WHAT NEEDS TO BE DONE >> From the listing, collect all lines containing the word "usage".

RECORD EXCERPTS >>
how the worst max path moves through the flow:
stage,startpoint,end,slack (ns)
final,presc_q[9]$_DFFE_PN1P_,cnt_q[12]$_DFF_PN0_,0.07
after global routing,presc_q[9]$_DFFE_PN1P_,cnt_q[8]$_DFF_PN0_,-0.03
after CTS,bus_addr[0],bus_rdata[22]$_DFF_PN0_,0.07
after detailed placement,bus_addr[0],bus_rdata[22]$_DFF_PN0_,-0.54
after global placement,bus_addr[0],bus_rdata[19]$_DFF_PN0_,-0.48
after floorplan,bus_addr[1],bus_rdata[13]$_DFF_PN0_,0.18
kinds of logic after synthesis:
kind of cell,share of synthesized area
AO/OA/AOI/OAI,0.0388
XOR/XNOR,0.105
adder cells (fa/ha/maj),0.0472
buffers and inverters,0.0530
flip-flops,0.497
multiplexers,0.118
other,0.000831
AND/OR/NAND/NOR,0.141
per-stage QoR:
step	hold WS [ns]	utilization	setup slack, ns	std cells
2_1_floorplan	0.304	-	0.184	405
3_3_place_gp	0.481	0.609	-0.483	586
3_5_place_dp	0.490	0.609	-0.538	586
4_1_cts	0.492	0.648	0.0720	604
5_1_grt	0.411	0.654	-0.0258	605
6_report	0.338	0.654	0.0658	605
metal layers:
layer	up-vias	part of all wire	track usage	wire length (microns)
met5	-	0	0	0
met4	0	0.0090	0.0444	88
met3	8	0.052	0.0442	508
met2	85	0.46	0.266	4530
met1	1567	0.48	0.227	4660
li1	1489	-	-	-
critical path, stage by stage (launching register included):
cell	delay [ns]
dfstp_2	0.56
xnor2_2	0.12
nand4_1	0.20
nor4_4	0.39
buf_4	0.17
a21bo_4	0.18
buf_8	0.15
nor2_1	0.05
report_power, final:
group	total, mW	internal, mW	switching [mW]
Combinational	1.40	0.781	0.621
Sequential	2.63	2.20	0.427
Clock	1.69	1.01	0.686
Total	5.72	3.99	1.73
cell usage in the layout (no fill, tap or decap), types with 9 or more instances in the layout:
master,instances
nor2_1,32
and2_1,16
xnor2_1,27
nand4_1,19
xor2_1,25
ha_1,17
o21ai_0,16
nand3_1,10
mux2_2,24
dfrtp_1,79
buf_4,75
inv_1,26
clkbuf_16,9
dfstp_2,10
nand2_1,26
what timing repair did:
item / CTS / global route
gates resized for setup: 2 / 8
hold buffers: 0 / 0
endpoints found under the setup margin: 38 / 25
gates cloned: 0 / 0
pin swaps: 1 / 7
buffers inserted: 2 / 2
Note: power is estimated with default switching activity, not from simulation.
### config.mk
export PLATFORM = sky130hd
export DESIGN_NAME = ans_prob_table_ctrl
export DESIGN_NICKNAME = d
export VERILOG_FILES = /design/src/rtl/ans_pkg.sv /design/src/rtl/ans_rr_arbiter.sv /design/src/rtl/ans_prob_table_ctrl.sv
export SDC_FILE = /design/constraint.sdc
export NUM_CORES = 2
export LEC_CHECK = 0
export CAP_MARGIN = 20
export CORE_MARGIN = 2
export CORE_UTILIZATION = 40
export DETAILED_ROUTE_END_ITERATION = 16
export MAX_ROUTING_LAYER = met4
export PLACE_DENSITY = 0.63
export SLEW_MARGIN = 20
export SYNTH_ARGS = -nofsm -noshare
export SYNTH_HDL_FRONTEND = slang
export SYNTH_SLANG_ARGS = --single-unit
### constraint.sdc
create_clock -name clk -period 6.45 [get_ports clk]
set_clock_uncertainty 0.05 [all_clocks]
set_input_delay 1.29 -clock clk [delete_from_list [all_inputs] [get_ports clk]]
set_output_delay 1.29 -clock clk [all_outputs]
set_load 0.01 [all_outputs]
### src/rtl/ans_pkg.sv
// Shared types and helpers for the ANS probability-table blocks.
// Holds the controller state enum, default table geometry and the context/symbol index map.
package ans_pkg;

    localparam int ANS_NUM_CONTEXTS = 16;
    localparam int ANS_NUM_SYMBOLS  = 16;
    localparam int ANS_IDX_WIDTH    = $clog2(ANS_NUM_CONTEXTS * ANS_NUM_SYMBOLS);

    typedef enum logic {
        INIT = 1'b0,
        RUN  = 1'b1
    } ans_state_e;

    // Out-of-range context or symbol folds to 0 so a bad index never aliases another row.
    function automatic int unsigned ans_map_index(
        input int unsigned ctx,
        input int unsigned sym,
        input int unsigned num_contexts,
        input int unsigned num_symbols
    );
        int unsigned c;
        int unsigned s;
        c = (ctx >= num_contexts) ? 32'd0 : ctx;
        s = (sym >= num_symbols) ? 32'd0 : sym;
        return c * num_symbols + s;
    endfunction

endpackage

### src/rtl/ans_rr_arbiter.sv
// Round-robin arbiter: grants the first requester at or after ptr, wrapping.
// Returns a one-hot grant, its encoded index and an any-grant flag.
module ans_rr_arbiter #(
    parameter int NUM_REQ  = 4,
    parameter int ID_WIDTH = (NUM_REQ > 1) ? $clog2(NUM_REQ) : 1
) (
    input  logic [NUM_REQ-1:0]  req,
    input  logic [ID_WIDTH-1:0] ptr,
    input  logic                en,
    output logic [NUM_REQ-1:0]  grant,
    output logic [ID_WIDTH-1:0] grant_idx,
    output logic                grant_any
);

    int                  sum;
    logic [ID_WIDTH-1:0] lane;

    always_comb begin
        grant     = '0;
        grant_idx = '0;
        grant_any = 1'b0;
        sum       = 0;
        lane      = '0;
        if (en) begin
            for (int i = 0; i < NUM_REQ; i++) begin
                sum = int'(ptr) + i;
                if (sum >= NUM_REQ) begin
                    sum = sum - NUM_REQ;
                end
                lane = ID_WIDTH'(sum);
                if (!grant_any && req[lane]) begin
                    grant[lane] = 1'b1;
                    grant_idx   = lane;
                    grant_any   = 1'b1;
                end
            end
        end
    end

endmodule
===== src/rtl/adc_sample_sequencer.sv =====
// Rate-driven command issuer / response collector for the modular ADC.
// Build option ADC_DCBLOCK_EN inserts the DC tracker on the sample path.
module adc_sample_sequencer
    import adc_seq_pkg::*;
#(
    parameter int CHANNEL  = 1,
    parameter int RATE_DIV = 50,
    parameter int TIMEOUT  = 64,
    parameter int DC_SHIFT = 10
) (
    input  logic                  clock_clk,
    input  logic                  reset_sink_reset,
    input  logic                  enable,
    output logic                  command_valid,
    output logic [ADC_CH_W-1:0]   command_channel,
    output logic                  command_startofpacket,
    output logic                  command_endofpacket,
    input  logic                  command_ready,
    input  logic                  response_valid,
    input  logic [ADC_CH_W-1:0]   response_channel,
    input  logic [ADC_DATA_W-1:0] response_data,
    input  logic                  response_startofpacket,
    input  logic                  response_endofpacket,
    output logic                  sample_valid,
    output logic [ADC_DATA_W-1:0] sample_data,
    input  logic                  sample_ready,
    output logic                  overrun,
    output logic                  tick_miss,
    output logic                  timeout_err,
    input  logic                  err_clear
);

    localparam int RC_W = $clog2(RATE_DIV);
    localparam int TO_W = $clog2(TIMEOUT);

    if (RATE_DIV < 8 || DC_SHIFT < 1) begin : g_bad_cfg
        $error("adc_sample_sequencer: RATE_DIV must be >= 8 and DC_SHIFT >= 1");
    end

    seq_state_t                    state, state_nxt;
    logic [RC_W-1:0]               rate_cnt;
    logic [TO_W-1:0]               to_cnt;
    logic                          tick, cap, to_hit, busy;
    logic signed [ADC_DATA_W-1:0]  x;
    logic [ADC_DATA_W-1:0]         y;
    adc_resp_t                     rsp;
    logic                          unused;

    assign unused = &{1'b0, response_startofpacket, response_endofpacket};

    assign rsp    = '{channel: response_channel, data: response_data};
    assign tick   = enable && (rate_cnt == RC_W'(RATE_DIV - 1));
    assign busy   = (state == CMD) || (state == RESP);
    assign cap    = (state == RESP) && response_valid && (rsp.channel == ADC_CH_W'(CHANNEL));
    // a response landing on the last wait cycle still counts
    assign to_hit = (state == RESP) && !cap && (to_cnt == TO_W'(TIMEOUT - 1));
    assign x      = offset_to_signed(rsp.data);

`ifdef ADC_DCBLOCK_EN
    adc_dc_block #(.DC_SHIFT(DC_SHIFT)) u_dc (
        .clock_clk       (clock_clk),
        .reset_sink_reset(reset_sink_reset),
        .capture         (cap),
        .x               (x),
        .y               (y)
    );
`else
    assign y = x;
`endif

    always_ff @(posedge clock_clk) begin
        if (reset_sink_reset || !enable || tick)
            rate_cnt <= '0;
        else
            rate_cnt <= rate_cnt + RC_W'(1);
    end

    always_ff @(posedge clock_clk) begin
        if (reset_sink_reset) begin
            state  <= IDLE;
            to_cnt <= '0;
        end else begin
            state  <= state_nxt;
            to_cnt <= (state == RESP) ? to_cnt + TO_W'(1) : '0;
        end
    end

    always_comb begin
        state_nxt     = state;
        command_valid = 1'b0;
        case (state)
            IDLE:      if (enable) state_nxt = WAIT_TICK;
            WAIT_TICK: begin
                if (!enable)   state_nxt = IDLE;
                else if (tick) state_nxt = CMD;
            end
            CMD: begin
                command_valid = 1'b1;
                if (command_ready) state_nxt = RESP;
            end
            RESP:      if (cap || to_hit) state_nxt = enable ? WAIT_TICK : IDLE;
            default:   state_nxt = IDLE;
        endcase
    end

    assign command_channel       = command_valid ? ADC_CH_W'(CHANNEL) : '0;
    assign command_startofpacket = command_valid;
    assign command_endofpacket   = command_valid;

    // single-entry output register; a capture may refill it on the draining cycle
    always_ff @(posedge clock_clk) begin
        if (reset_sink_reset) begin
            sample_valid <= 1'b0;
            sample_data  <= '0;
        end else if (cap && (!sample_valid || sample_ready)) begin
            sample_valid <= 1'b1;
            sample_data  <= y;
        end else if (sample_valid && sample_ready) begin
            sample_valid <= 1'b0;
        end
    end

    always_ff @(posedge clock_clk) begin
        if (reset_sink_reset) begin
            overrun     <= 1'b0;
            tick_miss   <= 1'b0;
            timeout_err <= 1'b0;
        end else begin
            overrun     <= (cap && sample_valid && !sample_ready) || (overrun && !err_clear);
            tick_miss   <= (tick && busy) || (tick_miss && !err_clear);
            timeout_err <= to_hit || (timeout_err && !err_clear);
        end
    end

endmodule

YOUR SOLUTION >>
layer	up-vias	part of all wire	track usage	wire length (microns)
cell usage in the layout (no fill, tap or decap), types with 9 or more instances in the layout:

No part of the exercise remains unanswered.